SEMINAR 2: PROJECTS OF THE CITY
Seminar 2 is divided into two distinctive parts. The first, explores the development of disciplinary knowledge about architecture and urbanism from the 19th century until today. The second part presents scholarly research in series of important contemporary case studies. This would allow students to formulate their individual research propositions for Thesis – Studio in Term 3. The aim of the module is to provide students with a survey of theories that conceptualise the city, in particular the contemporary city, through its architecture and architectural projects. The seminar discusses theories of the city in relationship to critical architectural practice.
- Survey I: The birth of Modern Town Planning and the epistemic framework of Urbanisation
- Survey II: Housing Builds Cities
- Survey III. Postwar Architecture: Colonial Struggles, Post-colonial nation building and the welfare state
- Survey IV. Cellular Urbanism
- Case Study I. Athens, a project of crisis
- Case Study II. Tehran: Life within Walls
- Case study III. Berlin and Archipelagos of Urban Forms
- Case Study IV. China and the myth of Cities from Zero
- Case Study V. Territory, Settlement, Home: A Project for Rural China (Cyan Jingru Chen)

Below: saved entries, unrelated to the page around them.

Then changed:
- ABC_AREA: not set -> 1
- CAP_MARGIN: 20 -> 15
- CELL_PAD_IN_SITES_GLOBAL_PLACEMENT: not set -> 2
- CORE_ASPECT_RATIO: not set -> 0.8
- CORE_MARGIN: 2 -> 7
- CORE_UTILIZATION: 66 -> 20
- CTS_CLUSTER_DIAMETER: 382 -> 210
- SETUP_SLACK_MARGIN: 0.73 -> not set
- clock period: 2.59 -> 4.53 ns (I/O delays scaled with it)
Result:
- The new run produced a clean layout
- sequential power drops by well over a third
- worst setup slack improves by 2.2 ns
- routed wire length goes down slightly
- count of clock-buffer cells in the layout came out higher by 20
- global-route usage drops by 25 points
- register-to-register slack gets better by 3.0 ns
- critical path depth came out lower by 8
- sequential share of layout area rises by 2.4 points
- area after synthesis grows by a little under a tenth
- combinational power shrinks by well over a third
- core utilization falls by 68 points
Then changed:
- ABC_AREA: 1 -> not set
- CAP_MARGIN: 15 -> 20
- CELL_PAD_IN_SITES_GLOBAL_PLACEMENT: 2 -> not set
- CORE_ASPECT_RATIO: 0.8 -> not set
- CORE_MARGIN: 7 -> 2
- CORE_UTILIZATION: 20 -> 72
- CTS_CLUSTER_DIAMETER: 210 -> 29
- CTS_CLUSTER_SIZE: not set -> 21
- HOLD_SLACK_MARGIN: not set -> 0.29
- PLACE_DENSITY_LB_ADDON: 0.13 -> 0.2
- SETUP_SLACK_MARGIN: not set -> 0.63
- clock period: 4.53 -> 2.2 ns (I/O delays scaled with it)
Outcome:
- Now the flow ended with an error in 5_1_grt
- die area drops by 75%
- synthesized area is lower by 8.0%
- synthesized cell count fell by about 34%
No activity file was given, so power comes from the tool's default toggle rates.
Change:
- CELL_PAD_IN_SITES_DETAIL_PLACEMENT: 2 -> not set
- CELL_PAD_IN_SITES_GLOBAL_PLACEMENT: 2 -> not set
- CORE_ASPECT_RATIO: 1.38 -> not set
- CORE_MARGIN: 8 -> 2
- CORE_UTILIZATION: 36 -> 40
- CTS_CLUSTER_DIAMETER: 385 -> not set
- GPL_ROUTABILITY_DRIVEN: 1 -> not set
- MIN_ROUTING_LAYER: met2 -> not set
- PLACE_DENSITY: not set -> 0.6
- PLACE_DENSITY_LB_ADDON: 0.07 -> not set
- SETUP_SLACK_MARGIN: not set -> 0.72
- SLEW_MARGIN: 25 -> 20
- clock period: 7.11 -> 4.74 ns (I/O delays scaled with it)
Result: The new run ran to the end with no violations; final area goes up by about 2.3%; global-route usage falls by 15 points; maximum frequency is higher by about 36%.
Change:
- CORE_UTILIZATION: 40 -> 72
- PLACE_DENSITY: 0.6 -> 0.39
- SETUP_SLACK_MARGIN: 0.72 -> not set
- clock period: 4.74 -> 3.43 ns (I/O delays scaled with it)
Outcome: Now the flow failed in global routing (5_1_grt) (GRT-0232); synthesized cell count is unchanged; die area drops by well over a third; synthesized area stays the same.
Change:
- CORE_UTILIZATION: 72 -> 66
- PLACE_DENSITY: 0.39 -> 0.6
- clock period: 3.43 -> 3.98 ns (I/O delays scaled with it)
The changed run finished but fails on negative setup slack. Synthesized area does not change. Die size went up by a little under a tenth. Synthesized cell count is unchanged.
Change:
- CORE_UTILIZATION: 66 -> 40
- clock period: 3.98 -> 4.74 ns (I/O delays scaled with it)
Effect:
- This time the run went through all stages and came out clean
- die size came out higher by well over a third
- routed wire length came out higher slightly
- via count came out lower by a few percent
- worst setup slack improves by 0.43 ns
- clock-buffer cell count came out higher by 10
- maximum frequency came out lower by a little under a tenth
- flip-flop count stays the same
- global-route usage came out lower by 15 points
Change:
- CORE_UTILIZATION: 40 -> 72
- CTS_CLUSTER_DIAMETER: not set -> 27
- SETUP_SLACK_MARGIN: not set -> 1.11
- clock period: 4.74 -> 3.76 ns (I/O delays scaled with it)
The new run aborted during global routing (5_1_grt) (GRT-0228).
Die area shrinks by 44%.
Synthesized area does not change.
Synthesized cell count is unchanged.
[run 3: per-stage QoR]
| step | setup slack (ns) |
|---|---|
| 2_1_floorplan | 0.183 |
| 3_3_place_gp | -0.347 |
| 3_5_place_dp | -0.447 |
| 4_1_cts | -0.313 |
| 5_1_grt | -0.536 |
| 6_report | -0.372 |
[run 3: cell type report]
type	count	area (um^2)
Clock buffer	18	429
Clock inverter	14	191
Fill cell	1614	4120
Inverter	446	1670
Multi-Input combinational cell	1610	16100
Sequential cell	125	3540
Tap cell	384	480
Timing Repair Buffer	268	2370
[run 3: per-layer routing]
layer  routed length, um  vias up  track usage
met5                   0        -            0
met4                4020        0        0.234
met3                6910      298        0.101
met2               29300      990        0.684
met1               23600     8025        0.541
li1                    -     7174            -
==> flow/design.v (excerpt) <==
module conv_mac_unit (
	input wire aclk,
	input wire aresetn,
	input wire aclken,
	input wire[1:0] calfmt,
	input wire[8*16-1:0] mac_in_ftm,
	input wire[8*16-1:0] mac_in_wgt,
	input wire mac_in_ftm_masked,
	input wire[1:0] mac_in_info_along,
	input wire mac_in_valid,
	output wire[7:0] mac_out_exp,
	output wire[39:0] mac_out_frac,
	output wire[1:0] mac_out_info_along,
	output wire mac_out_valid
);
For scale: roughly 20,000 cells after synthesis, ~160,000 sq um of cells after synthesis.
clock: 7.0 ns
lec_check: 0
abc_area: 1
cap_margin: 20
core_aspect_ratio: 0.72
core_margin: 9
core_utilization: 40
cts_cluster_diameter: 137
slew_margin: 0
run.sh (not shown) runs the stock make flow with config.mk's settings and CLKGATE_MAP_FILE=.
Edit:
ABC_AREA = not set   (was 1)
CORE_ASPECT_RATIO = not set   (was 0.72)
CORE_MARGIN = 2   (was 9)
CORE_UTILIZATION = 66   (was 40)
CTS_CLUSTER_DIAMETER = not set   (was 137)
SETUP_SLACK_MARGIN = 1.09   (was not set)
SLEW_MARGIN = 20   (was 0)
Outcome: Worst hold slack gets better by 0.0080 ns. Global-route usage increases by 15 points. Non-clock buffer count increases by 956. Routed wire length decreases by 4.9%. Synthesized area decreases by 4.4%.
Edit:
CORE_UTILIZATION = 53   (was 66)
SETUP_SLACK_MARGIN = not set   (was 1.09)
clock period = 6.58 ns   (was 7.0 ns; I/O delays follow)
Outcome:
- die size rose by 24%
- sequential share of layout area climbs by 0.89 points
- wire length drops by 7.5%
- final area went down by 3.7%
- maximum frequency decreases by 0.40%
Edit:
CORE_UTILIZATION = 40   (was 53)
clock period = 7.0 ns   (was 6.58 ns; I/O delays follow)
Fmax fell by 4.4%.
Die size goes up by 32%.
Edit:
CAP_MARGIN = 5   (was 20)
CTS_CLUSTER_SIZE = 33   (was not set)
GPL_TIMING_DRIVEN = 0   (was not set)
HOLD_SLACK_MARGIN = 0.01   (was not set)
SETUP_SLACK_MARGIN = 0.05   (was not set)
=> Flip-flop count stays the same; maximum frequency fell by 1.0%; register-to-register slack degrades by 0.07 ns; routed wire length rose by 22%; global-route usage rose by 4.7 points; area after synthesis does not change.
Edit:
CAP_MARGIN = 20   (was 5)
CORE_UTILIZATION = 58   (was 40)
CTS_CLUSTER_SIZE = not set   (was 33)
GPL_TIMING_DRIVEN = not set   (was 0)
HOLD_SLACK_MARGIN = not set   (was 0.01)
SETUP_SLACK_MARGIN = not set   (was 0.05)
clock period = 7.55 ns   (was 7.0 ns; I/O delays follow)
After rerunning: The new run ran to the end with no violations. Worst setup slack gains 0.33 ns. Worst hold slack gains 0.013 ns.

========
Setup of run 1:
Starting RTL as in the previous note.
clock: 6.94 ns
lec_check: 0
cap_margin: 20
core_margin: 2
core_utilization: 68
place_density: 0.42
slew_margin: 20
Modified inputs, run 2 compared to run 1
# run 1
export LEC_CHECK = 0
export CAP_MARGIN = 20
export CORE_MARGIN = 2
export CORE_UTILIZATION = 68
export PLACE_DENSITY = 0.42
export SLEW_MARGIN = 20
create_clock -name core_clock -period 6.94 [get_ports {aclk}]
# run 2
export LEC_CHECK = 0
export CAP_MARGIN = 20
export CORE_MARGIN = 2
export CORE_UTILIZATION = 22
export SLEW_MARGIN = 20
create_clock -name core_clock -period 6.84 [get_ports {aclk}]
==> results <==
Summary of run 2 over run 1: non-filler instance count after layout shows an increase of 6525; post-CTS setup-driven buffer insertion count shows a reduction of 3; largest net degree at the start of global routing shows an increase of about 38%; wire length on met2 shows an increase of 12000 um. Delta(worst setup slack, run 2 - run 1) > 0.
## Diff of input files: run 3 against run 2
# run 2
export LEC_CHECK = 0
export CAP_MARGIN = 20
export CORE_MARGIN = 2
export CORE_UTILIZATION = 22
export SLEW_MARGIN = 20
create_clock -name core_clock -period 6.84 [get_ports {aclk}]
# run 3
export LEC_CHECK = 0
export CAP_MARGIN = 20
export CORE_MARGIN = 2
export CORE_UTILIZATION = 10
export SLEW_MARGIN = 20
create_clock -name core_clock -period 8.2 [get_ports {aclk}]
Delta (run 3 minus run 2): core area has increased; last weighted congestion value of the routability-driven placer shrank by about 2.7%; design area picked up an extra 0.010 sq mm; die area now sits higher. Run 3 against run 2: minimum clock period increased by 520 ps relative to the old numbers; total of plain and repair buffers excluding clock buffers decreased by 40% relative to the old numbers; sequential share of layout area decreased by 1.3 points relative to the old numbers. The die extent in x reported for run 3 is greater than that of run 2 by about 50%. Run 3 vs run 2, top achievable clock speed went down by about 7%.
For run 4, these inputs were changed with respect to run 3:
# run 3
export LEC_CHECK = 0
export CAP_MARGIN = 20
export CORE_MARGIN = 2
export CORE_UTILIZATION = 10
export SLEW_MARGIN = 20
create_clock -name core_clock -period 8.2 [get_ports {aclk}]
# run 4
export LEC_CHECK = 0
export CAP_MARGIN = 20
export CORE_MARGIN = 2
export CORE_UTILIZATION = 57
export SLEW_MARGIN = 20
create_clock -name core_clock -period 4.27 [get_ports {aclk}]
Notes after the runs:
Finished, but not clean: run 4, with setup timing. Run 3 vs run 4, launch point of the critical path: mac_cell_u.mul_op_b_arr_d1[4][1]$_DFFE_PP_ vs mac_cell_u.mul_op_b_arr_d1[6][6]$_DFFE_PP_. The die of run 4 is smaller than the one used in run 3. When run 4 is measured against run 3, its total of plain and repair buffers excluding clock buffers turns out 2190 higher.

========
== lane 1 ==
Starting RTL as in the previous note.
// conv_mac_unit
module conv_mac_unit (
	input wire aclk,
	input wire aresetn,
	input wire aclken,
	input wire[1:0] calfmt,
	input wire[8*16-1:0] mac_in_ftm,
	input wire[8*16-1:0] mac_in_wgt,
	input wire mac_in_ftm_masked,
	input wire[1:0] mac_in_info_along,
	input wire mac_in_valid,
	output wire[7:0] mac_out_exp,
	output wire[39:0] mac_out_frac,
	output wire[1:0] mac_out_info_along,
	output wire mac_out_valid
);
	localparam integer ATOMIC_C = 8;
	wire[ATOMIC_C*16-1:0] mul_op_a;
	wire[ATOMIC_C*16-1:0] mul_op_b;
	wire mul_ce;
	wire[ATOMIC_C*32-1:0] mul_res;
	conv_mac_cell #(
		.ATOMIC_C(ATOMIC_C),
		.EN_SMALL_FP16("true"),
		.INFO_ALONG_WIDTH(2),
		.SIM_DELAY(0)
	)mac_cell_u(
		.aclk(aclk),
		.aresetn(aresetn),
		.aclken(aclken),
		.calfmt(calfmt),
		.mac_in_ftm(mac_in_ftm),
		.mac_in_wgt(mac_in_wgt),
		.mac_in_ftm_masked(mac_in_ftm_masked),
		.mac_in_info_along(mac_in_info_along),
		.mac_in_valid(mac_in_valid),
		.mac_out_exp(mac_out_exp),
		.mac_out_frac(mac_out_frac),
		.mac_out_info_along(mac_out_info_along),
		.mac_out_valid(mac_out_valid),
		.mul_op_a(mul_op_a),
		.mul_op_b(mul_op_b),
		.mul_ce(mul_ce),
		.mul_res(mul_res)
	);
	genvar mul_i;
	generate
		for(mul_i = 0;mul_i < ATOMIC_C;mul_i = mul_i + 1)
		begin:mul_blk
			signed_mul #(
				.op_a_width(16),
				.op_b_width(16),
				.output_width(32),
				.en_in_reg("false"),
				.en_out_reg("false"),
				.simulation_delay(0)
			)mul_u(
				.clk(aclk),
				.ce_in_reg(1'b0),
				.ce_mul(mul_ce),
				.ce_out_reg(1'b0),
				.op_a(mul_op_a[mul_i*16+15:mul_i*16]),
				.op_b(mul_op_b[mul_i*16+15:mul_i*16]),
				.res(mul_res[mul_i*32+31:mul_i*32])
			);
		end
	endgenerate
endmodule
Settings: LEC_CHECK=0, ABC_AREA=1, CAP_MARGIN=20, CORE_MARGIN=2, CORE_UTILIZATION=69, CTS_CLUSTER_DIAMETER=334, CTS_CLUSTER_SIZE=99, PLACE_DENSITY=0.4, SLEW_MARGIN=20; clock period 4.27 ns.
Lane 1 never completed; the flow aborted with a tool error in 5_1_grt.
[flow/config.mk]
export PLATFORM = sky130hd
export DESIGN_NAME = ELA
export DESIGN_NICKNAME = ELA
export VERILOG_FILES = /design/flow/design.v
export SDC_FILE = /design/flow/constraint.sdc
export NUM_CORES = 4
export LEC_CHECK = 0
export ABC_AREA = 1
export CAP_MARGIN = 40
export CELL_PAD_IN_SITES_DETAIL_PLACEMENT = 1
export CELL_PAD_IN_SITES_GLOBAL_PLACEMENT = 2
export CORE_MARGIN = 2
export CORE_UTILIZATION = 40
export MAX_ROUTING_LAYER = met4
export MIN_ROUTING_LAYER = met2
export SETUP_SLACK_MARGIN = -0.37
export SLEW_MARGIN = 25
[flow/constraint.sdc]
create_clock -name core_clock -period 8.5 [get_ports {clk}]
set_input_delay 1.7000 -clock core_clock [delete_from_list [all_inputs] [get_ports {clk}]]
set_output_delay 1.7000 -clock core_clock [all_outputs]
set_load 0.01 [all_outputs]
[flow/design.v]
`timescale 1ns/10ps
module ELA(clk, rst, ready, in_data, data_rd, req, wen, addr, data_wr, done);
	input				clk;
	input				rst;
	input				ready;
	input		[7:0]	in_data;
	input		[7:0]	data_rd;
	output reg			req;
	output reg			wen;
	output reg	[12:0]	addr;
	output reg	[7:0]	data_wr;
	output reg			done;
localparam IDLE = 3'd0, LOAD = 3'd1, OUT_PINK = 3'd2, OUT_BLUE = 3'd3, FINISH = 3'd4;
reg [2:0] state, next_state;
reg [5:0] count_row;
reg [6:0] count_column;
reg [7:0] U [0:127];	 
reg [7:0] L [0:127];	 
reg [7:0] D1, D2, D3;
integer i;
wire last_col = (count_column == 7'd127);
wire shift_in = (state == LOAD) || (state == OUT_PINK && !last_col);
wire rotate   = (state == OUT_BLUE);
function [7:0] avg;
	input [7:0] a, b;
	reg [8:0] s;
	begin
		s = {1'b0, a} + {1'b0, b};
		avg = s[8:1];
	end
endfunction
function [7:0] absd;
	input [7:0] a, b;
	begin
		absd = (a >= b) ? a - b : b - a;
	end
endfunction
always @(*) begin
	next_state = state;
	case(state)
		IDLE:     if(ready) next_state = LOAD;
		LOAD:     next_state = OUT_PINK;
		OUT_PINK: if(last_col) next_state = (count_row < 6'd2) ? LOAD : OUT_BLUE;
		OUT_BLUE: if(last_col) next_state = (count_row == 6'd32) ? FINISH : LOAD;
		default:  next_state = state;
	endcase
end
always @(posedge clk or posedge rst) begin
	if(rst) begin
		state <= IDLE;
		count_row <= 6'd0;
		count_column <= 7'd0;
	end
	else begin
		state <= next_state;
		if(state == LOAD)
			count_row <= count_row + 6'd1;
		if(state == OUT_PINK || state == OUT_BLUE)
			count_column <= count_column + 7'd1;
		else
			count_column <= 7'd0;
	end
end
always @(posedge clk) begin
	if(shift_in || rotate) begin
		for(i = 0; i < 127; i = i + 1) begin
			U[i] <= U[i + 1];
			L[i] <= L[i + 1];
		end
		U[127] <= rotate ? U[0] : L[0];
		L[127] <= rotate ? L[0] : in_data;
	end
	if(rotate) begin
		D1 <= absd(U[0], L[2]);
		D2 <= absd(U[1], L[1]);
		D3 <= absd(U[2], L[0]);
	end
end
reg [7:0] x, y, a, b, m, blue;
always @(*) begin
	x = U[0];
	y = L[0];
	if((D2 <= D1) && (D2 <= D3)) begin
		a = U[0]; b = L[0];
	end
	else if((D1 <= D2) && (D1 <= D3)) begin
		a = U[127]; b = L[1];
	end
	else begin
		a = U[1]; b = L[127];
	end
	if(count_column == 7'd0 || last_col) begin
		a = U[0]; b = L[0];
	end
	m = avg(a, b);
	if(((x >= m) && (x < y)) || ((x < m) && (x >= y)))
		blue = x;
	else if(((y >= m) && (y < x)) || ((y < m) && (y >= x)))
		blue = y;
	else
		blue = m;
end
always @(*) begin
	req = (state == LOAD);
	wen = (state == OUT_PINK) || (state == OUT_BLUE);
	done = (state == FINISH);
	addr = 13'd0;
	data_wr = 8'd0;
	if(state == OUT_PINK) begin
		addr = {count_row[4:0] - 5'd1, 1'b0, count_column};
		data_wr = L[127];
	end
	else if(state == OUT_BLUE) begin
		addr = {count_row[4:0] - 5'd2, 1'b1, count_column};
		data_wr = blue;
	end
end
endmodule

- Case study VI. Reinvention of Identity in Post-socialist Cities
- Case Study VII. Barcelona, or the city as a Laboratory
ACADEMIC WRITING 2
Complementary to Seminar 2, the academic writing course is scheduled once a week during the term. On days when no seminars or group sessions take place, individual tutorials are available to discuss any writing in progress (also available to Phase II students). The aim of this module is to familiarise students with the writing of literature reviews, to assess current knowledge and to position one’s own writing.
TERM 3
THESIS-STUDIO: REPRESENTATIONS, INVESTIGATIONS AND DIAGRAMS
The Thesis-Studio is a combined design studio and seminar course in which students develop their Dissertation Proposal and start the Dissertation. Underlying the Thesis-Studio is the hypothesis that critical and speculative projects on the city, whether practice and/or theory oriented, manifest an ‘idea of the city’ that can be understood through corresponding typological and social diagrams. Some of these ideas and different historical, theoretical, and epistemological perspectives of the city will be discussed in seminars through critical projects of the recent past: exemplary proposals, representations, theories, and reflections of and on the city. The seminar examines how diverse readings of the city promulgate specific ideas and define aspects of the city that are formative and fundamental. Most of these readings share a medium-specificity and have a clear methodological approach through which a critical urban thesis is related to its processes of conceptualisation and representation. Often speculative—un-built or unbuildable—many critical urban projects have remained in the realm of speculation and imagination, but with an enduring effect on our (disciplinary) understanding and knowledge of the city. Representations, Investigations and Diagrams in that sense are speculative, projective and open-ended in their possibilities, but consistent in their construction. The aim of the module is to familiarise students with the idea of the City and the relationships of spatial and social diagrams. Developing of a clear research inquiry and definition of the theoretical or physical context. Formulation of a Dissertation Proposal.
- Research Methodologies and Writing a Research Proposal
- Architecture Assembled: Exquisite Corpse (Workshop)
- Oblique Drawing
- The Genesis of a Hopeful Monster: Architecture and the City, 1966–2016
- Architecture Narrated: Writing, Drawing, and Making
- Radical Daily Practices
- TBC
- TBC
ACADEMIC WRITING 3
Complementary to the Thesis-Studio, the writing workshop is scheduled once a week during the term. On days when no seminars or group sessions take place, individual tutorials are available to discuss any writing in progress (also available to Phase II students). The aim of this module is to familiarise students with the academic abstract writing for a research thesis.